Te Tiriti tells us that the New Zealand state government has some authority (kawanatanga), that Māori have some authority (rangatiratanga), and that state law and Māori law both regulate together. We have seen numerous examples of this. The state has issued new laws and rules under the Health Act 1956, the Epidemic Preparedness Act 2006 and so on. Māori continue to exercise their authority too, under tikanga Māori, to restrict access to our communities, provide flu vaccinations to our people, feed our kaumātua, educate our children, and provide personal protective equipment to our health providers.

As in any place where multiple legal systems are in play – which is anywhere with indigenous peoples – there needs to be coordination between the makers and the enforcers of the law. It has been heartening to see the police and iwi working together on the East Coast and now in Taranaki.

It would be good to see more effort by state government to work in partnership with Māori government to jointly devise and implement strategies, under law, to address Covid-19. State funding to support Māori initiatives to respond to Covid-19 is to be welcomed, even if it might have come sooner. Coordinated governance would be even better, especially based on shared information and expertise.

The UN’s Declaration on the Rights of Indigenous Peoples provides a blueprint for how indigenous law and state law should co-exist. I hope that the New Zealand government will continue with its work towards a plan to realise the Declaration to provide more detail on a post-colonial plural legal structure. We could have used that blueprint during this emergency.
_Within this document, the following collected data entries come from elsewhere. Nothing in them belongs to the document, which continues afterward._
===== config.mk =====
export PLATFORM = sky130hd
export DESIGN_NAME = multi_channel_led_blinker_core
export DESIGN_NICKNAME = d
export VERILOG_FILES = /design/src/hw/rtl/blink_pkg.sv /design/src/hw/rtl/multi_channel_led_blinker_core.sv /design/src/hw/rtl/blink_front.sv /design/src/hw/rtl/blink_back.sv
export SDC_FILE = /design/constraint.sdc
export NUM_CORES = 2
export LEC_CHECK = 0
export BUFFER_PORTS_ARGS = -buffer_cell sky130_fd_sc_hd__buf_2
export CAP_MARGIN = 20
export CORE_UTILIZATION = 60
export CTS_BUF_LIST = sky130_fd_sc_hd__clkbuf_4
export DETAILED_ROUTE_END_ITERATION = 10
export GPL_ROUTABILITY_DRIVEN = 1
export PLACE_DENSITY = 0.8
export SLEW_MARGIN = 20
export SYNTH_ARGS = -nofsm -noshare
export SYNTH_HDL_FRONTEND = slang
export SYNTH_HIERARCHICAL = 1
export SYNTH_SLANG_ARGS = --single-unit

===== constraint.sdc =====
create_clock -name clk -period 9.1 [get_ports clk]
set_input_delay 0.455 -clock clk [delete_from_list [all_inputs] [get_ports clk]]
set_output_delay 0.455 -clock clk [all_outputs]
set_load 0.05 [all_outputs]
===== config.mk =====
export PLATFORM = sky130hd
export DESIGN_NAME = display_link_protocol_engine
export DESIGN_NICKNAME = d
export VERILOG_FILES = /design/src/hw/rtl/dlpe_pkg.sv /design/src/hw/rtl/dlpe_front.sv /design/src/hw/rtl/dlpe_queue.sv /design/src/hw/rtl/dlpe_back.sv /design/src/hw/rtl/display_link_protocol_engine.sv
export SDC_FILE = /design/constraint.sdc
export NUM_CORES = 1
export LEC_CHECK = 0
export ABC_AREA = 0
export BUFFER_PORTS_ARGS = -buffer_cell sky130_fd_sc_hd__buf_2
export CAP_MARGIN = 30
export CORE_MARGIN = 2
export CORE_UTILIZATION = 41
export DETAILED_ROUTE_END_ITERATION = 7
export HOLD_SLACK_MARGIN = 0.03
export SKIP_LAST_GASP = 1
export SLEW_MARGIN = 25
export SYNTH_ARGS = -nofsm -noshare
export SYNTH_HDL_FRONTEND = slang
export SYNTH_SLANG_ARGS = --single-unit

===== constraint.sdc =====
create_clock -name i_clk -period 5.86 [get_ports i_clk]
set_clock_uncertainty 0.15 [all_clocks]
set_input_delay 0.293 -clock i_clk [delete_from_list [all_inputs] [get_ports i_clk]]
set_output_delay 0.293 -clock i_clk [all_outputs]
set_load 0.05 [all_outputs]
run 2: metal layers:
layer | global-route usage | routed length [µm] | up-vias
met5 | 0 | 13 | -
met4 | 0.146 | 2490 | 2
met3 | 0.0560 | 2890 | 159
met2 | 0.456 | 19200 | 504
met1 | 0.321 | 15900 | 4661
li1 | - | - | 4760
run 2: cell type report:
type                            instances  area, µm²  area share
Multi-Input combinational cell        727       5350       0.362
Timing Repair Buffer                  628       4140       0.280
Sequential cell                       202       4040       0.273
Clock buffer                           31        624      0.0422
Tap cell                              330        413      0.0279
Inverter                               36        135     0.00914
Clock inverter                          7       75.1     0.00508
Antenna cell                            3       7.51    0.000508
**src/sv/bb64_pkg.sv**
```systemverilog
`timescale 1ns / 1ps

package bb64_pkg;

    typedef enum logic [2:0] {
        CLS_SYM   = 3'd0,
        CLS_SKIP  = 3'd1,
        CLS_OPEN  = 3'd2,
        CLS_AMP   = 3'd3,
        CLS_CLOSE = 3'd4,
        CLS_BAD   = 3'd5
    } bb64_cls_t;

    typedef struct packed {
        logic      last;
        bb64_cls_t cls;
        logic [5:0] sym;
    } bb64_item_t;

    localparam logic [7:0] CH_OPEN  = 8'h5B;
    localparam logic [7:0] CH_AMP   = 8'h26;
    localparam logic [7:0] CH_CLOSE = 8'h5D;
    localparam logic [7:0] CH_PAD   = 8'h3D;
    localparam logic [7:0] CH_SPACE = 8'h20;
    localparam logic [7:0] CH_CR    = 8'h0D;
    localparam logic [7:0] CH_LF    = 8'h0A;
    localparam logic [7:0] CH_PLUS  = 8'h2B;
    localparam logic [7:0] CH_SLASH = 8'h2F;

    localparam logic [2:0] ST_OK        = 3'd0;
    localparam logic [2:0] ST_NO_OPEN   = 3'd1;
    localparam logic [2:0] ST_NO_CLOSE  = 3'd2;
    localparam logic [2:0] ST_BAD_CHAR  = 3'd3;
    localparam logic [2:0] ST_SHORT     = 3'd4;
    localparam logic [2:0] ST_WRONG_TYP = 3'd5;
    localparam logic [2:0] ST_ZERO_ID   = 3'd6;

    localparam logic [7:0] TYPE_RESET = 8'h02;
    localparam logic [2:0] NEED_BYTES = 3'd5;
    localparam int         OUT_W      = 32;

    function automatic bb64_item_t classify(input logic [7:0] c, input logic last);
        bb64_item_t it;
        it.last = last;
        it.sym  = 6'd0;
        it.cls  = CLS_BAD;
        if (c >= 8'h41 && c <= 8'h5A) begin
            it.cls = CLS_SYM;
            it.sym = 6'(c - 8'h41);
        end else if (c >= 8'h61 && c <= 8'h7A) begin
            it.cls = CLS_SYM;
            it.sym = 6'(c - 8'h47);
        end else if (c >= 8'h30 && c <= 8'h39) begin
            it.cls = CLS_SYM;
            it.sym = 6'(c + 8'd4);
        end else if (c == CH_PLUS) begin
            it.cls = CLS_SYM;
            it.sym = 6'd62;
        end else if (c == CH_SLASH) begin
            it.cls = CLS_SYM;
            it.sym = 6'd63;
        end else if (c == CH_OPEN) begin
            it.cls = CLS_OPEN;
        end else if (c == CH_AMP) begin
            it.cls = CLS_AMP;
        end else if (c == CH_CLOSE) begin
            it.cls = CLS_CLOSE;
        end else if (c == CH_PAD || c == CH_SPACE || c == CH_CR || c == CH_LF) begin
            it.cls = CLS_SKIP;
        end
        return it;
    endfunction

endpackage

```
**src/sv/bracketed_base64_link_id_extractor.sv**
```systemverilog
`timescale 1ns / 1ps

// Extracts a bracketed base64 link id from a byte stream: one byte per cycle in, one result
// transaction per string (on the byte with s_tlast). Bytes are classified at the input and
// queued in a FIFO_DEPTH-entry FIFO; the parser drains one byte per cycle but holds a last
// byte while an earlier result is untaken, so s_tready only drops when the FIFO fills behind
// a stalled result. m_tvalid rises once a string's last byte is parsed into the output
// register, where the result sits, so input keeps flowing while it waits to be taken.
// expected_type resets to 2; write it over cfg_* only while idle: the block does not enforce it.
module bracketed_base64_link_id_extractor #(
    parameter int FIFO_DEPTH = 4
) (
    input  logic        aclk,
    input  logic        aresetn,
    input  logic        s_tvalid,
    output logic        s_tready,
    input  logic [7:0]  s_tdata,   // [7:0] char_code
    input  logic        s_tlast,   // last_char
    output logic        m_tvalid,
    input  logic        m_tready,
    output logic [31:0] m_tdata,   // [0] found, [3:1] status, [27:4] item_id, [31:28] zero
    input  logic        cfg_valid,
    output logic        cfg_ready,
    input  logic [7:0]  cfg_data   // [7:0] expected_type
);
    import bb64_pkg::*;

    logic [7:0] exp_type_reg;
    logic       fq_valid, fq_full, bq_valid, bq_pop;
    bb64_item_t fq_item, bq_item;

    assign cfg_ready = 1'b1;

    always_ff @(posedge aclk) begin
        if (!aresetn) begin
            exp_type_reg <= TYPE_RESET;
        end else if (cfg_valid) begin
            exp_type_reg <= cfg_data;
        end
    end

    bb64_front u_front (
        .s_tvalid (s_tvalid),
        .s_tready (s_tready),
        .s_tdata  (s_tdata),
        .s_tlast  (s_tlast),
        .q_valid  (fq_valid),
        .q_item   (fq_item),
        .q_full   (fq_full)
    );

    bb64_fifo #(
        .WIDTH ($bits(bb64_item_t)),
        .DEPTH (FIFO_DEPTH)
    ) u_fifo (
        .aclk     (aclk),
        .aresetn  (aresetn),
        .wr_valid (fq_valid),
        .wr_data  (fq_item),
        .full     (fq_full),
        .rd_valid (bq_valid),
        .rd_data  (bq_item),
        .rd_en    (bq_pop)
    );

    bb64_back u_back (
        .aclk          (aclk),
        .aresetn       (aresetn),
        .q_valid       (bq_valid),
        .q_item        (bq_item),
        .q_pop         (bq_pop),
        .expected_type (exp_type_reg),
        .m_tvalid      (m_tvalid),
        .m_tready      (m_tready),
        .m_tdata       (m_tdata)
    );

endmodule

```
**src/sv/bb64_fifo.sv**
```systemverilog
`timescale 1ns / 1ps

module bb64_fifo #(
    parameter int WIDTH = 10,
    parameter int DEPTH = 4
) (
    input  logic             aclk,
    input  logic             aresetn,
    input  logic             wr_valid,
    input  logic [WIDTH-1:0] wr_data,
    output logic             full,
    output logic             rd_valid,
    output logic [WIDTH-1:0] rd_data,
    input  logic             rd_en
);
    localparam int PW = (DEPTH > 1) ? $clog2(DEPTH) : 1;
    localparam int CW = $clog2(DEPTH + 1);

    logic [WIDTH-1:0] mem_reg [DEPTH];
    logic [PW-1:0]    wr_ptr_reg, wr_ptr_next;
    logic [PW-1:0]    rd_ptr_reg, rd_ptr_next;
    logic [CW-1:0]    count_reg, count_next;
    logic             push, pop;

    assign full     = (count_reg == CW'(DEPTH));
    assign rd_valid = (count_reg != '0);
    assign rd_data  = mem_reg[rd_ptr_reg];
    assign push     = wr_valid && !full;
    assign pop      = rd_en && rd_valid;

    always_comb begin
        wr_ptr_next = wr_ptr_reg;
        rd_ptr_next = rd_ptr_reg;
        count_next  = count_reg;
        if (push) begin
            wr_ptr_next = (wr_ptr_reg == PW'(DEPTH - 1)) ? '0 : wr_ptr_reg + 1'b1;
        end
        if (pop) begin
            rd_ptr_next = (rd_ptr_reg == PW'(DEPTH - 1)) ? '0 : rd_ptr_reg + 1'b1;
        end
        unique case ({push, pop})
            2'b10:   count_next = count_reg + 1'b1;
            2'b01:   count_next = count_reg - 1'b1;
            default: count_next = count_reg;
        endcase
    end

    always_ff @(posedge aclk) begin
        if (!aresetn) begin
            wr_ptr_reg <= '0;
            rd_ptr_reg <= '0;
            count_reg  <= '0;
        end else begin
            wr_ptr_reg <= wr_ptr_next;
            rd_ptr_reg <= rd_ptr_next;
            count_reg  <= count_next;
        end
    end

    always_ff @(posedge aclk) begin
        if (push) begin
            mem_reg[wr_ptr_reg] <= wr_data;
        end
    end

endmodule

```
**src/sv/bb64_front.sv**
```systemverilog
`timescale 1ns / 1ps

module bb64_front (
    input  logic                s_tvalid,
    output logic                s_tready,
    input  logic [7:0]          s_tdata,   // [7:0] char_code
    input  logic                s_tlast,   // last_char
    output logic                q_valid,
    output bb64_pkg::bb64_item_t q_item,
    input  logic                q_full
);
    import bb64_pkg::*;

    assign s_tready = !q_full;
    assign q_valid  = s_tvalid;
    assign q_item   = classify(s_tdata, s_tlast);

endmodule

```
**src/sv/bb64_back.sv**
```systemverilog
`timescale 1ns / 1ps

module bb64_back (
    input  logic                 aclk,
    input  logic                 aresetn,
    input  logic                 q_valid,
    input  bb64_pkg::bb64_item_t q_item,
    output logic                 q_pop,
    input  logic [7:0]           expected_type,
    output logic                 m_tvalid,
    input  logic                 m_tready,
    output logic [31:0]          m_tdata    // [0] found, [3:1] status, [27:4] item_id
);
    import bb64_pkg::*;

    typedef enum logic [5:0] {
        PH_SEEK       = 6'b000001,
        PH_BRACKET    = 6'b000010,
        PH_DECODE     = 6'b000100,
        PH_CLOSED     = 6'b001000,
        PH_BAD        = 6'b010000,
        PH_BAD_CLOSED = 6'b100000
    } phase_t;

    phase_t      phase_reg, phase_next;
    logic [5:0]  res_bits_reg, res_bits_next;
    logic [2:0]  res_cnt_reg, res_cnt_next;
    logic [2:0]  dec_cnt_reg, dec_cnt_next;
    logic [7:0]  type_reg, type_next;
    logic [23:0] id_reg, id_next;
    logic        out_valid_reg, out_valid_next;
    logic [31:0] out_data_reg, out_data_next;

    logic [11:0] acc;
    logic [7:0]  byte_val;
    logic        byte_ok;
    logic [2:0]  status;
    logic        take;

    assign take     = q_valid && (!q_item.last || !out_valid_reg || m_tready);
    assign q_pop    = take;
    assign m_tvalid = out_valid_reg;
    assign m_tdata  = out_data_reg;
    assign acc      = {res_bits_reg, q_item.sym};

    always_comb begin
        phase_next     = phase_reg;
        res_bits_next  = res_bits_reg;
        res_cnt_next   = res_cnt_reg;
        dec_cnt_next   = dec_cnt_reg;
        type_next      = type_reg;
        id_next        = id_reg;
        out_valid_next = out_valid_reg && !m_tready;
        out_data_next  = out_data_reg;
        byte_val       = 8'd0;
        byte_ok        = 1'b0;
        status         = ST_NO_OPEN;

        if (take) begin
            unique case (phase_reg)
                PH_BRACKET: begin
                    if (q_item.cls == CLS_AMP) begin
                        phase_next = PH_DECODE;
                    end else if (q_item.cls != CLS_OPEN) begin
                        phase_next = PH_SEEK;
                    end
                end
                PH_DECODE: begin
                    priority if (q_item.cls == CLS_CLOSE) begin
                        phase_next = PH_CLOSED;
                    end else if (q_item.cls == CLS_SKIP) begin
                        phase_next = PH_DECODE;
                    end else if (q_item.cls == CLS_SYM) begin
                        unique case (res_cnt_reg)
                            3'd2: begin
                                byte_val      = acc[7:0];
                                byte_ok       = 1'b1;
                                res_bits_next = 6'd0;
                                res_cnt_next  = 3'd0;
                            end
                            3'd4: begin
                                byte_val      = acc[9:2];
                                byte_ok       = 1'b1;
                                res_bits_next = {4'd0, acc[1:0]};
                                res_cnt_next  = 3'd2;
                            end
                            3'd6: begin
                                byte_val      = acc[11:4];
                                byte_ok       = 1'b1;
                                res_bits_next = {2'd0, acc[3:0]};
                                res_cnt_next  = 3'd4;
                            end
                            default: begin
                                res_bits_next = q_item.sym;
                                res_cnt_next  = 3'd6;
                            end
                        endcase
                    end else begin
                        phase_next = PH_BAD;
                    end
                end
                PH_CLOSED, PH_BAD_CLOSED: begin
                    phase_next = phase_reg;
                end
                PH_BAD: begin
                    if (q_item.cls == CLS_CLOSE) begin
                        phase_next = PH_BAD_CLOSED;
                    end
                end
                default: begin
                    phase_next = (q_item.cls == CLS_OPEN) ? PH_BRACKET : PH_SEEK;
                end
            endcase

            if (byte_ok) begin
                unique case (dec_cnt_reg)
                    3'd0:    type_next = byte_val;
                    3'd2:    id_next[7:0]   = byte_val;
                    3'd3:    id_next[15:8]  = byte_val;
                    3'd4:    id_next[23:16] = byte_val;
                    default: id_next = id_reg;
                endcase
                if (dec_cnt_reg < NEED_BYTES) begin
                    dec_cnt_next = dec_cnt_reg + 3'd1;
                end
            end

            if (q_item.last) begin
                priority if (phase_next == PH_CLOSED) begin
                    priority if (dec_cnt_next < NEED_BYTES) begin
                        status = ST_SHORT;
                    end else if (type_next != expected_type) begin
                        status = ST_WRONG_TYP;
                    end else if (id_next == 24'd0) begin
                        status = ST_ZERO_ID;
                    end else begin
                        status = ST_OK;
                    end
                end else if (phase_next == PH_BAD_CLOSED) begin
                    status = ST_BAD_CHAR;
                end else if (phase_next == PH_DECODE || phase_next == PH_BAD) begin
                    status = ST_NO_CLOSE;
                end else begin
                    status = ST_NO_OPEN;
                end
                out_valid_next = 1'b1;
                out_data_next  = {4'd0, (status == ST_OK) ? id_next : 24'd0,
                                  status, status == ST_OK};
                phase_next     = PH_SEEK;
                res_bits_next  = 6'd0;
                res_cnt_next   = 3'd0;
                dec_cnt_next   = 3'd0;
                type_next      = 8'd0;
                id_next        = 24'd0;
            end
        end
    end

    always_ff @(posedge aclk) begin
        if (!aresetn) begin
            phase_reg     <= PH_SEEK;
            res_bits_reg  <= '0;
            res_cnt_reg   <= '0;
            dec_cnt_reg   <= '0;
            type_reg      <= '0;
            id_reg        <= '0;
            out_valid_reg <= 1'b0;
        end else begin
            phase_reg     <= phase_next;
            res_bits_reg  <= res_bits_next;
            res_cnt_reg   <= res_cnt_next;
            dec_cnt_reg   <= dec_cnt_next;
            type_reg      <= type_next;
            id_reg        <= id_next;
            out_valid_reg <= out_valid_next;
        end
    end

    always_ff @(posedge aclk) begin
        out_data_reg <= out_data_next;
    end

endmodule

```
Second, te Tiriti imposes restrictions on state government, te Karauna. If authority and power is not exercised in accordance with te Tiriti or human and indigenous peoples’ rights, it is illegal and illegitimate, even in times of emergency when restrictions can be somewhat relaxed. It is important that both state government, te Karauna, and rangatiratanga Māori are exercised in accordance with those limitations.

The principle of equity is basic to te Tiriti. What we know for sure is that Māori do not enjoy equity with non-Māori in today’s Aotearoa. This is an unfortunate truth in many of the areas that are now under pressure during this time: health, education, housing and criminal justice, especially our prisons.

As my colleague and whānaunga Dr Elana Curtis points out in this excellent piece for e-Tangata, it behoves state government to focus on the impact of seemingly “neutral” Covid-19 strategies on Māori. For example, diverting care from patients with chronic illness which Māori disproportionately experience. And given our relatively high-level of chronic illness, it requires the state to take good care that Covid-19 does not come into high-density Māori communities where the impact could be proportionately worse. Te Tiriti, our foundational law, requires it.

Third, te Tiriti protects Māori rights to taonga Māori, including our culture. How is this relevant during Covid-19? By way of example, it requires attention to how restrictions on movement and association might impact on Māori practising our culture, whether it be in relation to tangihanga and catching fish, or the ability to kaitiaki river or manaaki our manuhiri. Such restrictions, even if part of a general prohibition, are only justified if they are kept to the minimum level and for the shortest time necessary.

So, in this wash of emergency law and regulation needed for the Herculean effort to protect the lives of all New Zealanders from this invidious virus, te Tiriti o Waitangi must continue to be the lighthouse on the shore, guiding our way.

Dr Claire Charters (Te Arawa) is an associate professor of law at the University of Auckland.